Abstract: Quantum manipulation of molecular radical spins provides a crucial platform for exploring emergent phenomena in many-body systems. Here, we combine surface-confined synthesis with scanning tunneling microscopy (STM) tip-induced dehydrogenation to achieve atom-precise engineering of quasi-one-dimensional porphyrin-based Kondo chains (1-7 units) on Au(111). Key design innovations leverage large-sized porphyrins to suppress intrachain antiferromagnetic coupling, while ${Zn}^{2+}$ chelation at porphyrin cores enhances molecule-substrate interactions to amplify Kondo effect. High-resolution STS measurements and low-energy effective modeling collectively demonstrate that ${\pi}$-radicals at each fused-porphyrin unit form Kondo singlets screened by conduction electrons.

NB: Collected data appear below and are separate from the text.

--- src/rtl/i2c_slave_regbank.sv ---
// i2c_slave_regbank: 7-bit addressed I2C target with an auto-incrementing byte register bank.
// Ports: clk, rst_n (synchronous, active-low); scl_i/sda_i raw pin levels; sda_oe=1 pulls SDA low;
// regs is the flat bank (reg k at [8k+7:8k]); wr_strobe/wr_index flag each committed data byte;
// busy is high while this target is addressed.
// Define I2C_GENERAL_CALL_EN to also ACK writes to address 7'h00 (general call).
module i2c_slave_regbank #(
    parameter logic [6:0] SLAVE_ADDR  = 7'h08,
    parameter int         NUM_REGS    = 4,
    parameter int         SYNC_STAGES = 2,
    localparam int        PW          = (NUM_REGS > 2) ? $clog2(NUM_REGS) : 1
) (
    input  logic                  clk,
    input  logic                  rst_n,
    input  logic                  scl_i,
    input  logic                  sda_i,
    output logic                  sda_oe,
    output logic [8*NUM_REGS-1:0] regs,
    output logic                  wr_strobe,
    output logic [PW-1:0]         wr_index,
    output logic                  busy
);
    typedef enum logic [3:0] {
        IDLE, ADDR, ADDR_ACK, PTR, PTR_ACK, WDATA, WDATA_ACK, RDATA, RDATA_ACK, WAIT_STOP
    } state_t;
    state_t                 state_q;
    logic [SYNC_STAGES-1:0] scl_sync_q, sda_sync_q;
    logic                   scl_h_q, sda_h_q;
    logic [2:0]             cnt_q;
    logic [6:0]             sh_q;
    logic                   rd_q, nack_q;
    logic [PW-1:0]          ptr_q, wr_index_q;
    logic                   sda_oe_q, wr_strobe_q, busy_q;
    logic [7:0]             regs_q [NUM_REGS];
    logic                   scl_s, sda_s, scl_rise, scl_fall, start_det, stop_det, addr_match;
    logic [7:0]             rx_byte;
    logic [PW-1:0]          ptr_inc;
    assign scl_s     = scl_sync_q[SYNC_STAGES-1];
    assign sda_s     = sda_sync_q[SYNC_STAGES-1];
    assign scl_rise  = scl_s & ~scl_h_q;
    assign scl_fall  = ~scl_s & scl_h_q;
    // SCL must be high in both samples, so a same-sample SCL+SDA change is just a data bit
    assign start_det = scl_s & scl_h_q & sda_h_q & ~sda_s;
    assign stop_det  = scl_s & scl_h_q & ~sda_h_q & sda_s;
    assign rx_byte   = {sh_q, sda_s};
    assign ptr_inc   = (ptr_q == PW'(NUM_REGS - 1)) ? '0 : ptr_q + 1'b1;
`ifdef I2C_GENERAL_CALL_EN
    assign addr_match = (rx_byte[7:1] == SLAVE_ADDR) || (rx_byte == 8'h00);
`else
    assign addr_match = rx_byte[7:1] == SLAVE_ADDR;
`endif
    always_ff @(posedge clk) begin
        if (!rst_n) begin
            scl_sync_q  <= '1;
            sda_sync_q  <= '1;
            scl_h_q     <= 1'b1;
            sda_h_q     <= 1'b1;
            state_q     <= IDLE;
            cnt_q       <= '0;
            sh_q        <= '0;
            rd_q        <= 1'b0;
            nack_q      <= 1'b0;
            ptr_q       <= '0;
            sda_oe_q    <= 1'b0;
            wr_strobe_q <= 1'b0;
            wr_index_q  <= '0;
            busy_q      <= 1'b0;
            for (int i = 0; i < NUM_REGS; i++) regs_q[i] <= '0;
        end else begin
            scl_sync_q  <= {scl_sync_q[SYNC_STAGES-2:0], scl_i};
            sda_sync_q  <= {sda_sync_q[SYNC_STAGES-2:0], sda_i};
            scl_h_q     <= scl_s;
            sda_h_q     <= sda_s;
            wr_strobe_q <= 1'b0;
            if (start_det) begin
                state_q  <= ADDR;
                cnt_q    <= '0;
                sda_oe_q <= 1'b0;
            end else if (stop_det) begin
                state_q  <= IDLE;
                cnt_q    <= '0;
                sda_oe_q <= 1'b0;
                busy_q   <= 1'b0;
            end else begin
                case (state_q)
                    // cnt_q wraps back to 0 on the 8th sampled bit
                    ADDR, PTR, WDATA: if (scl_rise) begin
                        sh_q  <= rx_byte[6:0];
                        cnt_q <= cnt_q + 3'd1;
                        if (cnt_q == 3'd7) begin
                            if (state_q == ADDR) begin
                                state_q <= addr_match ? ADDR_ACK : WAIT_STOP;
                                busy_q  <= addr_match;
                                rd_q    <= rx_byte[0];
                            end else if (state_q == PTR) begin
                                ptr_q   <= PW'(rx_byte % NUM_REGS);
                                state_q <= PTR_ACK;
                            end else begin
                                regs_q[ptr_q] <= rx_byte;
                                wr_strobe_q   <= 1'b1;
                                wr_index_q    <= ptr_q;
                                ptr_q         <= ptr_inc;
                                state_q       <= WDATA_ACK;
                            end
                        end
                    end
                    // first falling edge starts the ACK, second one ends it
                    ADDR_ACK, PTR_ACK, WDATA_ACK: if (scl_fall) begin
                        if (!sda_oe_q) begin
                            sda_oe_q <= 1'b1;
                        end else if (state_q == ADDR_ACK && rd_q) begin
                            state_q  <= RDATA;
                            sh_q     <= regs_q[ptr_q][6:0];
                            sda_oe_q <= ~regs_q[ptr_q][7];
                        end else begin
                            state_q  <= (state_q == ADDR_ACK) ? PTR : WDATA;
                            sda_oe_q <= 1'b0;
                        end
                    end
                    RDATA: if (scl_fall) begin
                        cnt_q    <= cnt_q + 3'd1;
                        sh_q     <= {sh_q[5:0], 1'b0};
                        sda_oe_q <= (cnt_q == 3'd7) ? 1'b0 : ~sh_q[6];
                        state_q  <= (cnt_q == 3'd7) ? RDATA_ACK : RDATA;
                    end
                    RDATA_ACK: begin
                        if (scl_rise) nack_q <= sda_s;
                        if (scl_fall) begin
                            if (nack_q) begin
                                state_q <= WAIT_STOP;
                            end else begin
                                ptr_q    <= ptr_inc;
                                sh_q     <= regs_q[ptr_inc][6:0];
                                sda_oe_q <= ~regs_q[ptr_inc][7];
                                state_q  <= RDATA;
                            end
                        end
                    end
                    default: ;
                endcase
            end
        end
    end
    assign sda_oe    = sda_oe_q;
    assign wr_strobe = wr_strobe_q;
    assign wr_index  = wr_index_q;
    assign busy      = busy_q;
    for (genvar k = 0; k < NUM_REGS; k++) begin : g_regs
        assign regs[8*k +: 8] = regs_q[k];
    end
endmodule

--- config.mk ---
export PLATFORM = sky130hd
export DESIGN_NAME = i2c_slave_regbank
export DESIGN_NICKNAME = d
export VERILOG_FILES = /design/src/rtl/i2c_slave_regbank.sv
export SDC_FILE = /design/constraint.sdc
export NUM_CORES = 1
export LEC_CHECK = 0
export BUFFER_PORTS_ARGS = -buffer_cell sky130_fd_sc_hd__buf_2
export CORE_MARGIN = 4
export CORE_UTILIZATION = 52
export DETAILED_ROUTE_END_ITERATION = 10
export PLACE_DENSITY = 0.84
export SLEW_MARGIN = 20
export SYNTH_ARGS = -nofsm -noshare
export SYNTH_HDL_FRONTEND = slang
export SYNTH_SLANG_ARGS = --single-unit
--- constraint.sdc ---
create_clock -name clk -period 2.3 [get_ports clk]
set_input_delay 0.23 -clock clk [delete_from_list [all_inputs] [get_ports clk]]
set_output_delay 0.23 -clock clk [all_outputs]
set_load 0.05 [all_outputs]
Word-level counts from Yosys, hierarchy flattened
Memory sizes are Yosys's and may differ from the RTL's. A register that Yosys moved wholly into a read port is not among the register bits.
Index checks and enable logic that the tools add are counted.
{"block": "totals", "regBits": 29, "latch_bits": 0, "ramBits": 32, "romBits": 0, "input_bits": 4, "wordCells": 150, "n_memories": 1}
{"block": "op_classes", "n_addsub": 2, "mul": 0, "div": 0, "n_lt_le_gt_ge": 0, "eq_ne": 26, "n_shift": 0, "mux": 63, "bitwise": 19, "reduce_logical": 24}
{"name": "regs_q", "words": 4, "word_bits": 8, "rd": 6, "rd_ports_with_merged_regs": 1, "wr": 4, "line": "33", "source": "logic [7:0] regs_q [NUM_REGS];"}
{"op": "$mux W7", "count": 7}
{"op": "$mux W4", "count": 10}
{"op": "$pmux W7 S4", "count": 1}
{"op": "$mux W1", "count": 25}
{"op": "$ne A4 B4 Y1 const B", "count": 6}
{"op": "$mux W2", "count": 11}
{"op": "$reduce_and A7 Y1", "count": 3}
{"op": "$ne A2 B2 Y1 const B", "count": 9}
{"op": "$eq A4 B3 Y1 const B", "count": 4}
{"op": "$pmux W4 S4", "count": 1}
{"op": "$mux W3", "count": 4}
{"op": "$not A1 Y1", "count": 12}
{"op": "$reduce_bool A2 Y1", "count": 6}
{"op": "$reduce_and A10 Y1", "count": 1}
{"op": "$reduce_and A5 Y1", "count": 2}
{"op": "$reduce_or A3 Y1", "count": 3}
{"op": "$eq A4 B2 Y1 const B", "count": 2}
{"op": "$mux W8", "count": 1}
{"op": "$reduce_and A8 Y1", "count": 1}
{"op": "$reduce_or A8 Y1", "count": 1}
{"op": "$and A1 B1 Y1", "count": 7}
{"op": "$eq A7 B4 Y1 const B", "count": 1}
{"op": "$pmux W3 S2", "count": 1}
{"op": "$reduce_and A6 Y1", "count": 1}
{"op": "other kinds (14)", "count": 14}

Longest topological paths before layout
Gate-level depths: netlist (run 1).
{"block": "logic_depth", "word_depth": 12, "mapped_depth": 8}

Worst setup path after synthesis (run 1)
No wires, ideal clock.
{"block": "synth_path", "kind": "register to register", "startpoint": "register cnt_q[0]", "endpoint": "memory regs_q[2][0] (enable)", "arrival_time_ps": 1836, "required_time_ps": 1966, "setup_slack_ps": 130, "path_stages_with_launch": 9, "synth_period_minus_slack_ps": 2170, "path_cell_list": "dfxtp_1 > ha_1 > ha_1 > and3b_1 > and3_1 > buf_2 > nand2_2 > nor3b_2 > nand2b_1"}
{"element": "start: declaration", "line": "28", "source": "logic [2:0] cnt_q;"}
{"element": "start signal: assignment", "line": "88", "source": "cnt_q <= cnt_q + 3'd1;"}
{"element": "start signal: assignment", "line": "120", "source": "cnt_q <= cnt_q + 3'd1;"}
{"element": "end: declaration", "line": "33"}

==> flow_summary.toml, run 1 <==
[run_status]
status = "finished clean"

[power_and_ir_drop]
power_mw = 4.40
ir_worst_vdd_mv = 0.574
clockPowerShare = 0.215
seq_power_share = 0.363
switchingPower_mw = 1.79
internal_power_mw = 2.61
power_leakage_nw = 1.55
powerDensity_nw_per_um2 = 1120
comb_power_share = 0.422
swShare = 0.407

[clocking]
clock_path_buffers = 2
clk_pin_slew_ps = 70
htree_levels = 3
root_buffer = "clkbuf_8"
cts_made_buffers = 9
cts_tree = "done"
cts_sinks = 63
clk_latency_ps = 350

[synthesis]
synthCells = 298
synth_cell_types = 61
ys_seq_area_frac = 0.469
synthArstFlopShare = 0
yosysWarnings = 0
synthFlopType = "edfxtp_1"
synth_edf_count = 32
synth.net_count = 305
synth_area_per_cell_um2 = 11.3
ys_ff_latch = 63
synthesis.area_um2 = 3370

[routing]
drt-initial-drc-count = 298
ant_nets = 0
avgViaCountPerCell = 6.41
drc = 0
wirelength_um = 8780
wl_per_cell_um = 20.2
vias = 2782
firstDrtPassIters = 5

[worst_setup_path]
path_common_cell = "ha_1"
crit_family = "simple AND/OR/NAND/NOR gates"
crit_path_start_kind = "flip-flop"
slowest_delay_ps = 390
end_kind = "flip-flop"
crit_chain = "ha_1 -> ha_1 -> and3b_1 -> and3_1 -> nand2_2 -> nor3_2 -> nand2b_1"
crit_fanout = 8
ff2ff_setup_slack_ps = 150
critPathKind = "flip-flop to flip-flop"
crit_buf_inv = 0
slowest_stage = "nand2b_1"
cp.required_ps = 2300
worstPathArrival_ps = 2160

[timing]
tightest_slew_ps = 596
finalSetupTns_ps = 0
finalCriticalPeriod_ps = 2150
rsz0062_at_grt = "false"
clock-skew-final_ps = 8.87
hold_viol = 0
slew_headroom = 0.597
min_period_over_period = 0.937
slew_violations = 0
finalSetupViolCount = 0
fmax_mhz = 464

[die]
die_h_um = 88.5
start_util = 0.534
rows = 29
ios = 41
die_w_um = 88.5
fp.coreArea_um2 = 6310
dieArea_um2 = 7830

[grt]
grt_max_degree = 16
grt_pass1_wl_um = 14500
grt_pass1_vias = 2725
grt_antenna_before_repair = 0
overflow = 0
grt_usage = 0.248

[layout]
areaGrowthSynthToFinish_pct = 16.5
layout.nets = 359
n_antenna_cell = 0
drive_gt1_frac = 0.280
fill_cells = 507

[place]
port_buffers = 40
gp_congestion = 1.01
dp_hpwl_um = 6340

[flow_run]
maxCapViolations = 0

[hold_path]
hold_path.class = "input pin to flip-flop"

Adjacent singlets develop direct coherent coupling via quantum-state-overlap-enabled electron tunneling. Crucially, chiral symmetry in the effective model governs zero-mode distribution-present in odd-length chains yet absent in even-length chains-which dictates pronounced odd-even quantum effects in STS spectra of finite chains. Furthermore, geometric control emerges through conformational distortions modulated by chain fusion width. This enables directional tuning of the competition between Kondo screening and magnetic exchange. Tilted single/fused-triple-porphyrin chains weaken spin exchange through enhanced Kondo coupling, while parallel fused-double-porphyrin chains suppress Kondo screening via increased spin exchange. This opposing modulation of Kondo versus exchange interactions establishes an inverse control paradigm. This work simultaneously resolves the dimensional dependence of many-body correlations in confined quantum systems and pioneers approaches for quantum-critical manipulation in molecular spin architectures.